─── Data under study ───

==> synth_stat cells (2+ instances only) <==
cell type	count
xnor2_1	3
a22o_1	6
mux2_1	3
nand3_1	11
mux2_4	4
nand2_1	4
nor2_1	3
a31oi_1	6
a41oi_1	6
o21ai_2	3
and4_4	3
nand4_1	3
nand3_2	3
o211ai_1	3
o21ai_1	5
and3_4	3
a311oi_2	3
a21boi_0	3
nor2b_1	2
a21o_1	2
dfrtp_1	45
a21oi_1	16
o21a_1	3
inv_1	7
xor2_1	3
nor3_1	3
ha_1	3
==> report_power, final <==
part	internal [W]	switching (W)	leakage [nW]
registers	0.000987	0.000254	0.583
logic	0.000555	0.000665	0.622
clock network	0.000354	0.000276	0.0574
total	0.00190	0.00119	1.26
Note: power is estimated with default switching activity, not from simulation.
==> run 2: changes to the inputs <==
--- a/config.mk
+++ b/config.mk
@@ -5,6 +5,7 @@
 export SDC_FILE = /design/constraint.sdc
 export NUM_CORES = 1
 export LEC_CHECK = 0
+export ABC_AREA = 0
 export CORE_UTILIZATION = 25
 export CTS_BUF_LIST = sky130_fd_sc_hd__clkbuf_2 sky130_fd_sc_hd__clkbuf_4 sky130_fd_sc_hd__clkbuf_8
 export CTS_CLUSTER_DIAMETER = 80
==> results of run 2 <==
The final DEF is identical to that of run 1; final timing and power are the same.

───

The answer must be the line containing "ABC_AREA = 0" and every line after it through the last line of the records above, repeated exactly.

• **Written answer**:
+export ABC_AREA = 0
 export CORE_UTILIZATION = 25
 export CTS_BUF_LIST = sky130_fd_sc_hd__clkbuf_2 sky130_fd_sc_hd__clkbuf_4 sky130_fd_sc_hd__clkbuf_8
 export CTS_CLUSTER_DIAMETER = 80
==> results of run 2 <==
The final DEF is identical to that of run 1; final timing and power are the same.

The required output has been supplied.